A syllable based Chinese synthesis system
Autoři
Více o knize
The automatic conversion from written text into spoken language (text-to-speech or TTS synthesis) shows growing importance in human-computer interaction. At the Dresden University of Technology, a multilingual TTS system called DreSS (Dresden Speech Synthesis) was developed. This thesis describes the development of the Mandarin Chinese component of DreSS. For this purpose, syllables are excised from spoken utterances and are connected to form the desired speech signal.
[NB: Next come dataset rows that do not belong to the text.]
## src/rtl/prefetch_queue.sv

```systemverilog
// Instruction prefetch queue: circular buffer between fetch and decode, first-word-fall-through head.
// Latency: a word pushed into an empty queue is visible one edge later; PFQ_BYPASS_EN adds a zero-latency empty-queue path.
// Backpressure: push_ready drops when full or flushing; pop of an invalid head is ignored.
module prefetch_queue #(
    parameter int DW    = 32,
    parameter int AW    = 16,
    parameter int DEPTH = 4
) (
    input  logic                     clk,
    input  logic                     reset,
    input  logic                     flush,
    input  logic                     push_valid,
    output logic                     push_ready,
    input  logic [DW-1:0]            push_data,
    input  logic [AW-1:0]            push_addr,
    input  logic                     pop,
    output logic [DW-1:0]            ir,
    output logic [AW-1:0]            ir_addr,
    output logic                     ir_valid,
    output logic [$clog2(DEPTH):0]   count
);

    localparam int PW = $clog2(DEPTH);
    localparam int CW = PW + 1;
    localparam logic [CW-1:0] FULL_CNT = CW'(DEPTH);

    typedef struct packed {
        logic [AW-1:0] addr;
        logic [DW-1:0] dat;
    } entry_t;

    entry_t        mem [DEPTH];
    entry_t        head_q;
    entry_t        head_n;
    entry_t        wr_entry;
    logic [PW-1:0] rd_ptr;
    logic [PW-1:0] wr_ptr;
    logic [PW-1:0] rd_ptr_n;
    logic [PW-1:0] wr_ptr_n;
    logic [CW-1:0] cnt;
    logic [CW-1:0] cnt_n;
    logic          empty;
    logic          full;
    logic          bypass;
    logic          bypass_take;
    logic          do_push;
    logic          do_pop;
    logic          do_pop_mem;
    logic          head_ld;

    assign empty      = (cnt == '0);
    assign full       = (cnt == FULL_CNT);
    assign push_ready = !full && !flush;
    assign count      = cnt;

`ifdef PFQ_BYPASS_EN
    assign bypass = empty && !flush;
`else
    assign bypass = 1'b0;
`endif

    always_comb begin
        ir_valid = !empty;
        ir       = head_q.dat;
        ir_addr  = head_q.addr;
        if (bypass) begin
            ir_valid = push_valid;
            ir       = push_data;
            ir_addr  = push_addr;
        end
    end

    // A bypassed word that is popped in the same cycle never touches storage.
    assign do_pop      = pop && ir_valid && !flush;
    assign bypass_take = bypass && push_valid && pop;
    assign do_push     = push_valid && push_ready && !bypass_take;
    assign do_pop_mem  = do_pop && !empty;

    always_comb begin
        rd_ptr_n = rd_ptr;
        wr_ptr_n = wr_ptr;
        cnt_n    = cnt;
        if (flush) begin
            rd_ptr_n = '0;
            wr_ptr_n = '0;
            cnt_n    = '0;
        end else begin
            rd_ptr_n = rd_ptr + PW'(do_pop_mem);
            wr_ptr_n = wr_ptr + PW'(do_push);
            cnt_n    = cnt + CW'(do_push) - CW'(do_pop_mem);
        end
    end

    // The head register tracks the entry the read pointer will address next edge;
    // it only reloads when that entry is valid so ir holds its last value otherwise.
    always_comb begin
        wr_entry.addr = push_addr;
        wr_entry.dat  = push_data;
        head_n        = mem[rd_ptr_n];
        if (do_push && (wr_ptr == rd_ptr_n)) begin
            head_n = wr_entry;
        end
        head_ld = !flush && (cnt_n != '0);
    end

    always_ff @(posedge clk) begin
        if (do_push) begin
            mem[wr_ptr] <= wr_entry;
        end
    end

    always_ff @(posedge clk or negedge reset) begin
        if (!reset) begin
            rd_ptr <= '0;
            wr_ptr <= '0;
            cnt    <= '0;
            head_q <= '0;
        end else begin
            rd_ptr <= rd_ptr_n;
            wr_ptr <= wr_ptr_n;
            cnt    <= cnt_n;
            if (head_ld) begin
                head_q <= head_n;
            end
        end
    end

endmodule
```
This involves two major research topics: the definition of the inventory structure and the control of the prosodic parameters. In order to produce a high naturalness in the synthesis, two new approaches have been applied. The first is the construction of a coarticulation-oriented inventory to model the coarticulatory effects that cross syllable boundaries. The second is the superposition of a rule-based sentence intonation with the inherent tone structures to maintain the natural tone contours of Chinese syllables. In this way, the concatenation points in the synthesis process have been minimized and the necessary modification in tonal contours has been reduced, which works hand in hand with the concatenation technique to produce a Mandarin Chinese synthesis with high naturalness. Additionally, the two major components in the prosody control of the Mandarin speech synthesis - duration modeling and tonal concatenation - have also been studied in this paper. Natural speech database was employed for the investigation. The statistics, which resulted from the careful analysis, combined with appropriate models for duration and tonal coarticulation lead to further improved performance of the synthesis system.